Task material section start

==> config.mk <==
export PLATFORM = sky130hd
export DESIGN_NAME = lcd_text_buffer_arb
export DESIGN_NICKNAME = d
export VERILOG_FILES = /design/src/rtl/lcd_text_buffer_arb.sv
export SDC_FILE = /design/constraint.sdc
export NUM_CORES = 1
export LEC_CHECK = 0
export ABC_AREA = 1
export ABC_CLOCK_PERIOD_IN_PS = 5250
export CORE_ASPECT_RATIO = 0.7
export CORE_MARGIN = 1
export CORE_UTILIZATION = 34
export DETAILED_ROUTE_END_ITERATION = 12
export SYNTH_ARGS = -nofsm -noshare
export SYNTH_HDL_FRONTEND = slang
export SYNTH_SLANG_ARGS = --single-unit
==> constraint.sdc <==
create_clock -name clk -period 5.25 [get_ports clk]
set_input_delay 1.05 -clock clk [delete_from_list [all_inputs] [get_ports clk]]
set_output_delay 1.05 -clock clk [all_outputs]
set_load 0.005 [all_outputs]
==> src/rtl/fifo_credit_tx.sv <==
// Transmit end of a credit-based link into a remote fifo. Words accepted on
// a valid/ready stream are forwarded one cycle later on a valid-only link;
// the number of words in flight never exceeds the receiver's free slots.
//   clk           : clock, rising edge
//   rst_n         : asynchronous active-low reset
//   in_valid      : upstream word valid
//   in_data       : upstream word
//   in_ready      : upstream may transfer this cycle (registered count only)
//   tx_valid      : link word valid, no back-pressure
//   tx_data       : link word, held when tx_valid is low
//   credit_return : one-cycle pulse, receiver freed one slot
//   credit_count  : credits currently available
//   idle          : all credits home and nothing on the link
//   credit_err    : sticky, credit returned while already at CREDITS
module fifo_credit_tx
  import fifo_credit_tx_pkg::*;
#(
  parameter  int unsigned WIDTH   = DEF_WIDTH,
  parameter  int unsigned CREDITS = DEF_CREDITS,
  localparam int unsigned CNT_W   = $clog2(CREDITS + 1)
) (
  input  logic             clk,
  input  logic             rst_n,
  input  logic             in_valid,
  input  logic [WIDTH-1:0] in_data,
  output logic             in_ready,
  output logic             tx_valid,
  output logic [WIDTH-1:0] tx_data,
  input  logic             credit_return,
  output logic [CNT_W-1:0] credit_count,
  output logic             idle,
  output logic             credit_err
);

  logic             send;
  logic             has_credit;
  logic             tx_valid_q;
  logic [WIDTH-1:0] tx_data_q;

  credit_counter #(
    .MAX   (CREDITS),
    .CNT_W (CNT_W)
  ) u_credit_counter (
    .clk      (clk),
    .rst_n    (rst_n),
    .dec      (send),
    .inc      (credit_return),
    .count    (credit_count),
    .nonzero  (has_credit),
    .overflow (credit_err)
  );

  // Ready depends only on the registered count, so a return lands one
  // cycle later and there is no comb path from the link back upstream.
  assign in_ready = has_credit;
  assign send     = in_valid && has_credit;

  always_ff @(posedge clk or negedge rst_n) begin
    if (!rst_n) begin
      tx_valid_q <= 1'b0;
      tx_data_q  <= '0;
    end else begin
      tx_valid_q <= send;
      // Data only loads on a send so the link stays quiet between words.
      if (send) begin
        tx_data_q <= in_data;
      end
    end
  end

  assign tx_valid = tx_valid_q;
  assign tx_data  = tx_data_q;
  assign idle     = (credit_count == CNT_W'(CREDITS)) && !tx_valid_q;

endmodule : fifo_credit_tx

Task material section end

#### What you are asked to do
Reproduce only the lines above spanning from the line containing "export SYNTH_ARGS = -nofsm -noshare" through the line containing "int unsigned WIDTH", word for word.

#### Answer box
export SYNTH_ARGS = -nofsm -noshare
export SYNTH_HDL_FRONTEND = slang
export SYNTH_SLANG_ARGS = --single-unit
==> constraint.sdc <==
create_clock -name clk -period 5.25 [get_ports clk]
set_input_delay 1.05 -clock clk [delete_from_list [all_inputs] [get_ports clk]]
set_output_delay 1.05 -clock clk [all_outputs]
set_load 0.005 [all_outputs]
==> src/rtl/fifo_credit_tx.sv <==
// Transmit end of a credit-based link into a remote fifo. Words accepted on
// a valid/ready stream are forwarded one cycle later on a valid-only link;
// the number of words in flight never exceeds the receiver's free slots.
//   clk           : clock, rising edge
//   rst_n         : asynchronous active-low reset
//   in_valid      : upstream word valid
//   in_data       : upstream word
//   in_ready      : upstream may transfer this cycle (registered count only)
//   tx_valid      : link word valid, no back-pressure
//   tx_data       : link word, held when tx_valid is low
//   credit_return : one-cycle pulse, receiver freed one slot
//   credit_count  : credits currently available
//   idle          : all credits home and nothing on the link
//   credit_err    : sticky, credit returned while already at CREDITS
module fifo_credit_tx
  import fifo_credit_tx_pkg::*;
#(
  parameter  int unsigned WIDTH   = DEF_WIDTH,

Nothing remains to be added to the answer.